Assertion Reason Chapter 4 Principles of Inheritance and Variation

Questions of Assertion Reason Chapter 4 Principles of Inheritance and Variation biology CBSE Class 12 are very simple to understand as this chapter deals with Principles of Inheritance and Variation means reproduction in humans which every student is very much familiar with. To solve assertion reason type questions of biology, deeper understanding of concept about Principles of Inheritance and Variation is required. In order to help the student in solving Assertion Reason type of questions, detailed process is explained.

How to solve Assertion Reason Type Questions?
In Assertion-Reason type of question, two statements are given, first is Assertion and second is called Reason. Student must have to think critically about both the statements in Assertion Reason Questions, since it combines multiple choice questions and true/false type of questions which requires a higher level of understanding.

How many types are there of Assertion Reason Type Questions?
Assertion-Reason type of questions can be asked either with four MCQ options or with five MCQ options. First four options are same in both the cases only one more options is being provided i.e. last one. One extra option increases the difficulty level of the questions.

In assertion reason type of questions, all 4 or 5 options are same for each question, which are as:

(a) Both assertion (A) and reason (R) are true and reason (R) is the correct explanation of assertion (A).
(b) Both assertion (A) and reason (R) are true but reason (R) is not the correct explanation of assertion (A).
(c) Assertion (A) is true but reason (R) is false.
(d) Assertion (A) is false but reason (R) is true.
(e) Both Assertion and Reason are false.

Then a question haunts in every student’s mind, which option is correct and when?
This can be understood clearly with the following table:

Assertion (A)Reason (R)MCQ Options (Fixed for all questions)
If TrueTrue(a) Both assertion (A) and reason (R) are true and reason (R) is the correct explanation of assertion (A).
If TrueTrue(b) Both assertion (A) and reason (R) are true but reason (R) is not the correct explanation of assertion (A).
If TrueFalse(c) Assertion (A) is true but reason (R) is false.
If FalseTrue(d) Assertion (A) is false but reason (R) is true.
If FalseFalse(e) Both Assertion and Reason are false.

Now, lets practice some Assertion Reason Questions of Biology Chapter : Chapter 4 Principles of Inheritance and Variation.

Read instructions carefully before answering the questions.

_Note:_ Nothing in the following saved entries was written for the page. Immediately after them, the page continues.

## config.mk

```make
export PLATFORM = sky130hd
export DESIGN_NAME = rxd2fifoc_flat
export DESIGN_NICKNAME = d
export VERILOG_FILES = /design/src/rtl/rxd2fifoc_pkg.sv /design/src/rtl/rxd2fifoc_if.sv /design/src/rtl/rxd2fifoc_gap_timer.sv /design/src/rtl/rxd2fifoc.sv /design/src/flat_wrapper.sv
export SDC_FILE = /design/constraint.sdc
export NUM_CORES = 1
export LEC_CHECK = 0
export CORE_AREA = 2 2 97 99
export CTS_BUF_LIST = sky130_fd_sc_hd__clkbuf_4 sky130_fd_sc_hd__clkbuf_8 sky130_fd_sc_hd__clkbuf_16
export DETAILED_ROUTE_END_ITERATION = 8
export DIE_AREA = 0 0 99 101
export GPL_TIMING_DRIVEN = 0
export PLACE_DENSITY_LB_ADDON = 0.2
export SLEW_MARGIN = 20
export SYNTH_ARGS = -nofsm -noshare
export SYNTH_HDL_FRONTEND = slang
export SYNTH_SLANG_ARGS = --single-unit
```

## constraint.sdc

```tcl
create_clock -name clk -period 4.1 [get_ports clk]
set_clock_uncertainty 0.2 [all_clocks]
set_input_delay 1.025 -clock clk [delete_from_list [all_inputs] [get_ports clk]]
set_output_delay 1.025 -clock clk [all_outputs]
set_load 0.005 [all_outputs]
```

## src/rtl/rxd2fifoc_pkg.sv

```systemverilog
// rtl/rxd2fifoc_pkg.sv - shared constants, state encoding and helpers for rxd2fifoc
package rxd2fifoc_pkg;

  // Must stay identical to the parser's 16'h55AA header check.
  localparam logic [7:0]  HDR_B0      = 8'h55;
  localparam logic [7:0]  HDR_B1      = 8'hAA;
  localparam logic [11:0] MIN_LEN     = 12'd3;
  localparam logic [11:0] MAX_LEN_DEF = 12'd32;
  localparam logic [15:0] TIMEOUT_DEF = 16'd50000;

  typedef enum logic [2:0] {
    ST_IDLE,
    ST_SYNC,
    ST_HDRW,
    ST_BODY,
    ST_HAND,
    ST_REL,
    ST_FLSH
  } state_e;

  function automatic logic [7:0] sat_add8(input logic [7:0] a, input logic [1:0] inc);
    logic [8:0] s;
    s = {1'b0, a} + {7'd0, inc};
    return s[8] ? 8'hFF : s[7:0];
  endfunction

endpackage

```

## src/rtl/rxd2fifoc_if.sv

```systemverilog
// rtl/rxd2fifoc_if.sv - byte receiver / fifoc / parser signal bundle for rxd2fifoc
interface rxd2fifoc_if;
  import rxd2fifoc_pkg::*;

  logic        rxd_vld;
  logic [7:0]  rxd;
  logic [11:0] data_len;
  logic        fifoc_full;
  logic        fifoc_txen;
  logic [7:0]  fifoc_txd;
  logic        fifoc_clr;
  logic        fs;
  logic        fd;
  logic        err;
  logic [7:0]  frame_cnt;
  logic [7:0]  drop_cnt;

  modport slave (
    input  rxd_vld, rxd, data_len, fifoc_full, fd,
    output fifoc_txen, fifoc_txd, fifoc_clr, fs, err, frame_cnt, drop_cnt
  );

  modport master (
    output rxd_vld, rxd, data_len, fifoc_full, fd,
    input  fifoc_txen, fifoc_txd, fifoc_clr, fs, err, frame_cnt, drop_cnt
  );

endinterface

```

## src/rtl/rxd2fifoc_gap_timer.sv

```systemverilog
// rtl/rxd2fifoc_gap_timer.sv - inter-byte gap timer, saturates at TIMEOUT
module rxd2fifoc_gap_timer
  import rxd2fifoc_pkg::*;
#(
  parameter logic [15:0] TIMEOUT = TIMEOUT_DEF
) (
  input  logic clk,
  input  logic rst,
  input  logic clr_i,
  input  logic en_i,
  output logic expired_o
);

  logic [15:0] cnt_q;
  logic [15:0] cnt_d;

  always_comb begin
    cnt_d = cnt_q;
    if (clr_i) begin
      cnt_d = 16'd0;
    end else if (en_i && (cnt_q != TIMEOUT)) begin
      cnt_d = cnt_q + 16'd1;
    end
  end

  always_ff @(posedge clk or posedge rst) begin
    if (rst) begin
      cnt_q <= 16'd0;
    end else begin
      cnt_q <= cnt_d;
    end
  end

  assign expired_o = (cnt_q == TIMEOUT);

endmodule

```

## src/rtl/rxd2fifoc.sv

```systemverilog
// rtl/rxd2fifoc.sv - hunts 0x55AA in the rx byte stream and loads one frame into fifoc
module rxd2fifoc
  import rxd2fifoc_pkg::*;
#(
  parameter logic [15:0] TIMEOUT = TIMEOUT_DEF,
  parameter logic [11:0] MAX_LEN = MAX_LEN_DEF
) (
  input  logic          clk,
  input  logic          rst,
  rxd2fifoc_if.slave    bus
);

  state_e      state_q, state_d;
  logic [11:0] len_q, len_d;
  logic [11:0] cnt_q, cnt_d;
  logic        txen_q, txen_d;
  logic [7:0]  txd_q, txd_d;
  logic        fs_q, fs_d;
  logic        err_q, err_d;
  logic [7:0]  frame_q, frame_d;
  logic [7:0]  drop_q, drop_d;
  logic [1:0]  drop_inc;

  logic        vld;
  logic        len_ok;
  logic        ovf;
  logic        expired;
  logic        tmr_clr;
  logic        tmr_en;

  assign vld    = bus.rxd_vld;
  assign len_ok = (bus.data_len >= MIN_LEN) && (bus.data_len <= MAX_LEN);
  // A write still on the fifoc port while it reports full is lost, so the frame is too.
  assign ovf    = txen_q && bus.fifoc_full;

  assign tmr_en  = (state_q == ST_SYNC) || (state_q == ST_BODY);
  assign tmr_clr = vld || (state_q == ST_IDLE) || (state_q == ST_HAND) ||
                   (state_q == ST_REL) || (state_q == ST_FLSH);

  rxd2fifoc_gap_timer #(
    .TIMEOUT (TIMEOUT)
  ) u_gap_timer (
    .clk       (clk),
    .rst       (rst),
    .clr_i     (tmr_clr),
    .en_i      (tmr_en),
    .expired_o (expired)
  );

  always_comb begin
    state_d  = state_q;
    len_d    = len_q;
    cnt_d    = cnt_q;
    txen_d   = 1'b0;
    txd_d    = txd_q;
    fs_d     = fs_q;
    err_d    = err_q;
    frame_d  = frame_q;
    drop_inc = 2'd0;

    case (state_q)
      ST_IDLE: begin
        if (vld) begin
          if (bus.rxd == HDR_B0) begin
            state_d = ST_SYNC;
          end else begin
            drop_inc = 2'd1;
          end
        end
      end

      ST_SYNC: begin
        if (vld) begin
          if (bus.rxd == HDR_B1) begin
            len_d = bus.data_len;
            if (len_ok) begin
              txen_d  = 1'b1;
              txd_d   = HDR_B0;
              err_d   = 1'b0;
              state_d = ST_HDRW;
            end else begin
              err_d    = 1'b1;
              drop_inc = 2'd2;
              state_d  = ST_IDLE;
            end
          end else if (bus.rxd == HDR_B0) begin
            // Repeated 0x55: the older one is discarded, the newer one may still start a header.
            drop_inc = 2'd1;
          end else begin
            drop_inc = 2'd2;
            state_d  = ST_IDLE;
          end
        end else if (expired) begin
          drop_inc = 2'd1;
          state_d  = ST_IDLE;
        end
      end

      ST_HDRW: begin
        if (vld) begin
          drop_inc = 2'd1;
        end
        if (ovf) begin
          state_d = ST_FLSH;
        end else begin
          txen_d  = 1'b1;
          txd_d   = HDR_B1;
          cnt_d   = 12'd2;
          state_d = ST_BODY;
        end
      end

      ST_BODY: begin
        if (ovf || expired) begin
          if (vld) begin
            drop_inc = 2'd1;
          end
          state_d = ST_FLSH;
        end else if (vld) begin
          txen_d = 1'b1;
          txd_d  = bus.rxd;
          if (cnt_q == (len_q - 12'd1)) begin
            state_d = ST_HAND;
          end else begin
            cnt_d = cnt_q + 12'd1;
          end
        end
      end

      ST_HAND: begin
        if (vld) begin
          drop_inc = 2'd1;
        end
        // fs only rises after the last byte has left the write port, so that write's
        // overflow is still caught here before the parser is started.
        if (ovf) begin
          fs_d    = 1'b0;
          state_d = ST_FLSH;
        end else if (fs_q && bus.fd) begin
          fs_d    = 1'b0;
          frame_d = frame_q + 8'd1;
          state_d = ST_REL;
        end else begin
          fs_d = 1'b1;
        end
      end

      ST_REL: begin
        if (vld) begin
          drop_inc = 2'd1;
        end
        if (!bus.fd) begin
          state_d = ST_IDLE;
        end
      end

      ST_FLSH: begin
        if (vld) begin
          drop_inc = 2'd1;
        end
        err_d   = 1'b1;
        cnt_d   = 12'd0;
        state_d = ST_IDLE;
      end

      default: begin
        state_d = ST_IDLE;
      end
    endcase

    drop_d = sat_add8(drop_q, drop_inc);
  end

  always_ff @(posedge clk or posedge rst) begin
    if (rst) begin
      state_q <= ST_IDLE;
      len_q   <= 12'd0;
      cnt_q   <= 12'd0;
      txen_q  <= 1'b0;
      txd_q   <= 8'd0;
      fs_q    <= 1'b0;
      err_q   <= 1'b0;
      frame_q <= 8'd0;
      drop_q  <= 8'd0;
    end else begin
      state_q <= state_d;
      len_q   <= len_d;
      cnt_q   <= cnt_d;
      txen_q  <= txen_d;
      txd_q   <= txd_d;
      fs_q    <= fs_d;
      err_q   <= err_d;
      frame_q <= frame_d;
      drop_q  <= drop_d;
    end
  end

  assign bus.fifoc_txen = txen_q;
  assign bus.fifoc_txd  = txd_q;
  assign bus.fifoc_clr  = (state_q == ST_FLSH);
  assign bus.fs         = fs_q;
  assign bus.err        = err_q;
  assign bus.frame_cnt  = frame_q;
  assign bus.drop_cnt   = drop_q;

endmodule
```

## src/flat_wrapper.sv

```systemverilog
// flat-port wrapper written by rule: the top's interface ports become plain ports
module rxd2fifoc_flat import rxd2fifoc_pkg::*;
#(
  parameter logic [15:0] TIMEOUT = TIMEOUT_DEF,
  parameter logic [11:0] MAX_LEN = MAX_LEN_DEF
)
  (clk, rst, bus_rxd_vld, bus_rxd, bus_data_len, bus_fifoc_full, bus_fd, bus_fifoc_txen, bus_fifoc_txd, bus_fifoc_clr, bus_fs, bus_err, bus_frame_cnt, bus_drop_cnt);
  rxd2fifoc_if bus_i ();
  input  logic clk;
  input  logic rst;
  input wire logic [$bits(bus_i.rxd_vld)-1:0] bus_rxd_vld;
  input wire logic [$bits(bus_i.rxd)-1:0] bus_rxd;
  input wire logic [$bits(bus_i.data_len)-1:0] bus_data_len;
  input wire logic [$bits(bus_i.fifoc_full)-1:0] bus_fifoc_full;
  input wire logic [$bits(bus_i.fd)-1:0] bus_fd;
  output wire logic [$bits(bus_i.fifoc_txen)-1:0] bus_fifoc_txen;
  output wire logic [$bits(bus_i.fifoc_txd)-1:0] bus_fifoc_txd;
  output wire logic [$bits(bus_i.fifoc_clr)-1:0] bus_fifoc_clr;
  output wire logic [$bits(bus_i.fs)-1:0] bus_fs;
  output wire logic [$bits(bus_i.err)-1:0] bus_err;
  output wire logic [$bits(bus_i.frame_cnt)-1:0] bus_frame_cnt;
  output wire logic [$bits(bus_i.drop_cnt)-1:0] bus_drop_cnt;
  assign bus_i.rxd_vld = bus_rxd_vld;
  assign bus_i.rxd = bus_rxd;
  assign bus_i.data_len = bus_data_len;
  assign bus_i.fifoc_full = bus_fifoc_full;
  assign bus_i.fd = bus_fd;
  assign bus_fifoc_txen = bus_i.fifoc_txen;
  assign bus_fifoc_txd = bus_i.fifoc_txd;
  assign bus_fifoc_clr = bus_i.fifoc_clr;
  assign bus_fs = bus_i.fs;
  assign bus_err = bus_i.err;
  assign bus_frame_cnt = bus_i.frame_cnt;
  assign bus_drop_cnt = bus_i.drop_cnt;
  rxd2fifoc #(.TIMEOUT(TIMEOUT), .MAX_LEN(MAX_LEN)) u_core (.clk(clk), .rst(rst), .bus(bus_i));
endmodule
```

==> impl_results.rst, run 1 <==
.. list-table::
   :header-rows: 1

   * - Metric
     - Value
   * - Num CTS Buffers
     - 9
   * - Maxcap violations
     - 0
   * - Outcome
     - finished clean
   * - Total of warnings raised by yosys
     - 0
   * - Mapped Cells
     - 415
   * - Worst-path clk slew
     - 0.08 ns
   * - Number of nets still failing antenna checks after routing
     - 0
   * - Distinct cells, synth
     - 56
   * - Critical Path Max Stage Delay
     - 0.50 ns
   * - Critical path depth in cells
     - 13
   * - Global-route total usage across every layer
     - 0.1982
   * - Height of the die
     - 101 um
   * - Library cell occupying the most area in the post-synthesis netlist
     - sky130_fd_sc_hd__dfrtp_1
   * - Initial antenna violation count
     - 0
   * - Number of optimization iterations in the first detailed-route pass
     - 4
   * - Max Root-Sink Buffers
     - 2
   * - Layout Area Growth over Synthesis
     - 23.61%
   * - Final-report setup violation count
     - 0
   * - Ratio of cells with drive above 1 in the final layout
     - 0.1029
   * - Per-cell via count in the routed design
     - 5.615
   * - Routed wirelength normalized by instance count
     - 15.23 um
   * - Capturing element type of the critical path
     - flop
   * - Switching Fraction
     - 0.3160
   * - Number of hold violations in the final report
     - 0
   * - Register-to-register setup slack
     - about 0.4 ns
   * - Clock Power Share
     - 0.302
   * - Comb power frac
     - 0.265
   * - CP max FO
     - 6
   * - Post-route clock period utilization
     - 0.9514
   * - Clock Tree Root
     - sky130_fd_sc_hd__clkbuf_8
   * - Total inserted antenna cells
     - 0
   * - Proportion of synthesized chip area in sequential cells
     - 0.4408
   * - Post-synthesis instance area
     - 3974 sq um
   * - Critical path cell sequence
     - clkdlybuf4s50_1, nor4bb_2, nand2_2, xnor2_1, o311ai_0, o41ai_1, ha_2, inv_1, fa_1, nor2b_2, and3_1, nand4_1, o21ai_1
   * - Post-layout instance count excluding filler cells
     - ~600
   * - Arrival @ worst endpoint
     - slightly below 4 ns
   * - Total gr overflow
     - 0
   * - CP Launch Type
     - input port
   * - Required time of the critical path
     - 4.18 ns
   * - Most instantiated flip-flop cell in the synthesis netlist
     - sky130_fd_sc_hd__dfrtp_1
   * - Worst Reg2Reg Path Length in Cells
     - 13
   * - Global placement routability congestion
     - between 0.8 and 0.9
   * - Row count
     - 35
   * - Kind of path behind the tightest hold check
     - reg -> reg
   * - Die Wd
     - around 100 um
   * - Fill cells
     - 805
   * - Latest clock arrival within the worst-skew pair
     - 0.36 ns
   * - Worst path top cell family by delay
     - simple AND/OR/NAND/NOR gates
   * - Post-DP Area
     - 4663 sq um
   * - Shortest clock period the worst path allows after layout
     - about 4 ns
   * - Buf/Inv on CP
     - 2
   * - Max VDD drop
     - 0.2677 mV
   * - Reg area
     - 1752 sq um
   * - Combined area of the multi-input logic cells
     - ~2100 sq um
   * - Reported net switching power
     - between 0.5 and 0.6 mW
   * - Vias in the first global route
     - roughly 3,300
   * - Top-Level Pins
     - 53
   * - Critical Setup Path Class
     - in -> reg
   * - 1st-iter DRT viols
     - 146
   * - Reported leakage power
     - 2.178 nW
   * - Number of nets in the final layout
     - 514
   * - Number of buffers inserted by hold repair at cts
     - 0
   * - Sequential fraction of design power
     - 0.433
   * - Total power density per cell area
     - 384.5 nW/um^2
   * - Detail Placement HPWL
     - around 6700 um
   * - Count of input and output buffers
     - 52
   * - Total Die Area
     - between 9000 and 10,000 sq um
   * - Maximum number of pins on one net before global-route repair
     - 48
   * - Synth cell count leaders
     - 70 x sky130_fd_sc_hd__dfrtp_1, 35 x sky130_fd_sc_hd__nand2_1, 33 x sky130_fd_sc_hd__nor2_1, 25 x sky130_fd_sc_hd__a21oi_1, 22 x sky130_fd_sc_hd__inv_1
   * - Headroom to the max-slew limit
     - 0.3473
   * - Synthesized Nets
     - 448
   * - CTS tree
     - built
   * - Core Area
     - 8977 sq um
   * - Synthesized area divided by synthesized cell count
     - 9.575 sq um
   * - Number of synthesized register bits
     - 70
   * - Final-report max-slew violation count
     - 0
   * - Placed Cells incl. Taps
     - 579
   * - Post-synth ARST share
     - 1.000
   * - Int Power
     - 1.292 mW
   * - Htree depth
     - 3
   * - Most repeated cell in the gate-level netlist after synthesis
     - sky130_fd_sc_hd__dfrtp_1
   * - Top area cells in the synthesized netlist
     - sky130_fd_sc_hd__dfrtp_1 44%, sky130_fd_sc_hd__xnor2_1 4.4%, sky130_fd_sc_hd__xor2_1 4.0%
   * - Total Routed Length
     - 9094 um
   * - Clock net sink count
     - 70
   * - Number of cells on the worst hold path
     - 1
   * - Wire length of the first global-routing pass
     - 15,810 um
   * - Final standard cell area without fillers
     - between 4000 and 5000 sq um
   * - Worst Tran Pin Value
     - roughly 0.98 ns
   * - Post-Route Setup TNS
     - 0 ns
   * - Initial Util
     - 0.4426
   * - Number of DRC violations after detailed routing
     - 0
   * - Post-synth EDFFs
     - 0
   * - Top cell type's share of synthesized area
     - 0.4408
   * - Cell with the largest stage delay on the worst path
     - sky130_fd_sc_hd__clkdlybuf4s50_1
   * - Routed vias
     - 3,352
   * - Maximum clock frequency
     - about 0.26 GHz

For question given below, two statements are given- one labelled Assertion (A) and the other labelled Reason (R). Select the correct answer to these questions from the codes (a), (b), (c) and (d) as given below:

(a) Both A and R are true and R is correct explanation of the assertion.
(b) Both A and R are true but R is not the correct explanation of the assertion.
(c) A is true but R is false.
(d) A is false but R is true.

Assertion: Mendel was successful in his hybridization.
Reason: Garden pea proved ideal experimental material.

Ans.1. (b)
Mendel chose garden pea as plant material for his experiments, since it had the following advantages:

(i) Well defined characters.
(ii) Bisexual flowers.
(iii) Predominantly self-fertilization.
(iv) Easy hybridization.

Besides these features, garden pea, being self-fertilized, had pure lines due to natural self-fertilization for a number of years. Therefore, any variety used was pure for the characters it carried. Mendel’s success was mainly based on the fact that he considered a single character at one time.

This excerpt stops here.